The RIAA sent 407 pre-litigation settlement letters to students at 18 universities nationwide, continuing its strategy of primarily targeting college students.
Harvard University - where professors have vocally criticized the RIAA's methods - still has not been asked by the association to forward letters to its students.
The RIAA targets students it believes are guilty of copyright infringement by monitoring file-sharing sites and tracking downloads to individual IP addresses.
The RIAA then requests that universities forward notifications of copyright infringement to the corresponding network users, a request with which Penn - but not all colleges - complies.

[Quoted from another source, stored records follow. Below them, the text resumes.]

--- src/sv/lcdseq_pkg.sv ---
package lcdseq_pkg;

    // request operation codes
    typedef enum logic [1:0] {
        OP_INIT   = 2'd0,
        OP_CMD    = 2'd1,
        OP_DATA   = 2'd2,
        OP_CURSOR = 2'd3
    } t_op;

    // configuration register indexes
    typedef enum logic [1:0] {
        CFG_ENABLE_PULSE   = 2'd0,
        CFG_COMMAND_SETTLE = 2'd1,
        CFG_CHAR_SETTLE    = 2'd2
    } t_cfg_idx;

    localparam int CFG_IDX_W  = 2;
    localparam int CFG_DATA_W = 16;
    localparam int PULSE_W    = 10;
    localparam int HOLD_W     = 16;

    localparam logic [PULSE_W-1:0] RST_ENABLE_PULSE   = 10'd40;
    localparam logic [HOLD_W-1:0]  RST_COMMAND_SETTLE = 16'd2000;
    localparam logic [HOLD_W-1:0]  RST_CHAR_SETTLE    = 16'd40;

    // phase counts and index width
    localparam int PHASE_IDX_W = 5;
    localparam int INIT_PHASES = 26;
    localparam int BYTE_PHASES = 4;

    // fixed wake-up timing in microseconds
    localparam logic [HOLD_W-1:0] INIT_IDLE_US   = 16'd20000;
    localparam logic [HOLD_W-1:0] WAKE_PULSE_US  = 16'd5000;
    localparam logic [HOLD_W-1:0] WAKE_FIRST_US  = 16'd5000;
    localparam logic [HOLD_W-1:0] WAKE_SECOND_US = 16'd150;
    localparam logic [HOLD_W-1:0] FINAL_WAIT_US  = 16'd2000;

    localparam logic [3:0] WAKE_NIBBLE      = 4'h3;
    localparam logic [3:0] FOUR_BIT_NIBBLE  = 4'h2;

    // init set-up commands
    localparam logic [7:0] CMD_FUNCTION_SET = 8'h28;
    localparam logic [7:0] CMD_DISPLAY_ON   = 8'h0C;
    localparam logic [7:0] CMD_ENTRY_MODE   = 8'h06;
    localparam logic [7:0] CMD_CLEAR        = 8'h01;

    // cursor address bases
    localparam logic [7:0] DDRAM_LINE1 = 8'h80;
    localparam logic [7:0] DDRAM_LINE2 = 8'hC0;

    // first and last init phases that belong to the set-up commands
    localparam int INIT_CMD_FIRST = 9;
    localparam int INIT_CMD_LAST  = 24;

    typedef struct packed {
        logic       is_init;
        logic       reg_select;
        logic [7:0] byte_value;
    } t_job;

    typedef struct packed {
        logic [PULSE_W-1:0] enable_pulse_us;
        logic [HOLD_W-1:0]  command_settle_us;
        logic [HOLD_W-1:0]  char_settle_us;
    } t_cfg;

    typedef struct packed {
        logic              reg_select;
        logic [3:0]        data_nibble;
        logic              enable;
        logic [HOLD_W-1:0] hold_us;
        logic              last;
    } t_phase;

    // one of the four phases of a byte, last flag left clear
    function automatic t_phase byte_phase(
        input logic              rs,
        input logic [7:0]        b,
        input logic [1:0]        sub,
        input logic [HOLD_W-1:0] pulse,
        input logic [HOLD_W-1:0] settle
    );
        t_phase p;
        p.reg_select = rs;
        p.last       = 1'b0;
        case (sub)
            2'd0: begin
                p.data_nibble = b[7:4];
                p.enable      = 1'b1;
                p.hold_us     = pulse;
            end
            2'd1: begin
                p.data_nibble = b[7:4];
                p.enable      = 1'b0;
                p.hold_us     = '0;
            end
            2'd2: begin
                p.data_nibble = b[3:0];
                p.enable      = 1'b1;
                p.hold_us     = pulse;
            end
            default: begin
                p.data_nibble = b[3:0];
                p.enable      = 1'b0;
                p.hold_us     = settle;
            end
        endcase
        return p;
    endfunction

    // phase of the init run at a given index, last flag left clear
    function automatic t_phase init_phase(
        input logic [PHASE_IDX_W-1:0] idx,
        input logic [HOLD_W-1:0]      pulse,
        input logic [HOLD_W-1:0]      settle
    );
        t_phase                 p;
        logic [PHASE_IDX_W-1:0] off;
        logic [7:0]             cmd;
        off = idx - PHASE_IDX_W'(INIT_CMD_FIRST);
        case (off[3:2])
            2'd0:    cmd = CMD_FUNCTION_SET;
            2'd1:    cmd = CMD_DISPLAY_ON;
            2'd2:    cmd = CMD_ENTRY_MODE;
            default: cmd = CMD_CLEAR;
        endcase
        p = byte_phase(1'b0, cmd, off[1:0], pulse, settle);
        if (idx == '0) begin
            // power-up idle
            p.data_nibble = 4'h0;
            p.enable      = 1'b0;
            p.hold_us     = INIT_IDLE_US;
        end else if (idx < PHASE_IDX_W'(INIT_CMD_FIRST)) begin
            // wake-up nibbles, odd indexes strobe high
            p.data_nibble = (idx <= 5'd6) ? WAKE_NIBBLE : FOUR_BIT_NIBBLE;
            p.enable      = idx[0];
            if (idx[0]) begin
                p.hold_us = WAKE_PULSE_US;
            end else if (idx == 5'd2) begin
                p.hold_us = WAKE_FIRST_US;
            end else if (idx == 5'd4) begin
                p.hold_us = WAKE_SECOND_US;
            end else begin
                p.hold_us = '0;
            end
        end else if (idx > PHASE_IDX_W'(INIT_CMD_LAST)) begin
            // closing wait with clear-display low nibble still driven
            p.data_nibble = CMD_CLEAR[3:0];
            p.enable      = 1'b0;
            p.hold_us     = FINAL_WAIT_US;
        end
        p.reg_select = 1'b0;
        p.last       = 1'b0;
        return p;
    endfunction

endpackage
===== config.mk =====
export PLATFORM = sky130hd
export DESIGN_NAME = sleep_wakeup_min_heap
export DESIGN_NICKNAME = d
export VERILOG_FILES = /design/src/design/swmh_pkg.sv /design/src/design/sleep_wakeup_min_heap.sv /design/src/design/swmh_ram.sv
export SDC_FILE = /design/constraint.sdc
export NUM_CORES = 2
export LEC_CHECK = 0
export ABC_CLOCK_PERIOD_IN_PS = 9050
export BUFFER_PORTS_ARGS = -buffer_cell sky130_fd_sc_hd__buf_2
export CORE_MARGIN = 5
export CORE_UTILIZATION = 30
export CTS_CLUSTER_DIAMETER = 200
export CTS_CLUSTER_SIZE = 12
export DETAILED_ROUTE_END_ITERATION = 16
export PLACE_DENSITY_LB_ADDON = 0.2
export SETUP_SLACK_MARGIN = 0.2
export SKIP_CTS_REPAIR_TIMING = 1
export SLEW_MARGIN = 20
export SYNTH_ARGS = -nofsm -noshare
export SYNTH_HDL_FRONTEND = slang
export SYNTH_HIERARCHICAL = 1
export SYNTH_SLANG_ARGS = --single-unit

===== constraint.sdc =====
create_clock -name clk -period 9.05 [get_ports clk]
set_input_delay 1.81 -clock clk [delete_from_list [all_inputs] [get_ports clk]]
set_output_delay 1.81 -clock clk [all_outputs]
set_load 0.03 [all_outputs]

According to an RIAA spokeswoman, 64 Penn students have received pre-litigation letters from the RIAA asking them to either pay a fee between $3,000 and $4,000 and "pre-settle" or face a federal lawsuit for copyright infringement.
Of the 64 students, the RIAA has reached settlements with 26 individuals. The remainder of the cases are still pending.
Penn students have received notification letters in three waves since the RIAA launched its initiative against college campuses in late February 2007. Last year, 17 Penn students received letters in April, 31 in September and 16 in November.
Unlike Penn, some universities have chosen not to comply with RIAA requests.
The University of Oregon, backed by Oregon Attorney General Hardy Myers, recently filed a motion to contest the legitimacy of a subpoena issued by the RIAA demanding that the University identify 17 network users accused of sharing copyrighted music.
Several Harvard Law School professors have also spoken out against the RIAA's methods of reaching students, and because the RIAA knows Harvard will fight its requests, attorney Ray Beckerman said, they have not sent pre-litigation letters to students at the university.
"[The RIAA] will lose," Beckerman said. "They have no factual basis for it. Harvard is going to fight them - law professors have publicly said that they will fight.
As the trade group that represents the U.S. recording industry, the RIAA has now issued 12 waves of pre-litigation letters to universities.
According to the market research firm NPD, in 2006, college students accounted for more than 1.3 billion illegal music downloads, representing 26 percent of all illegal music downloading on P2P networks.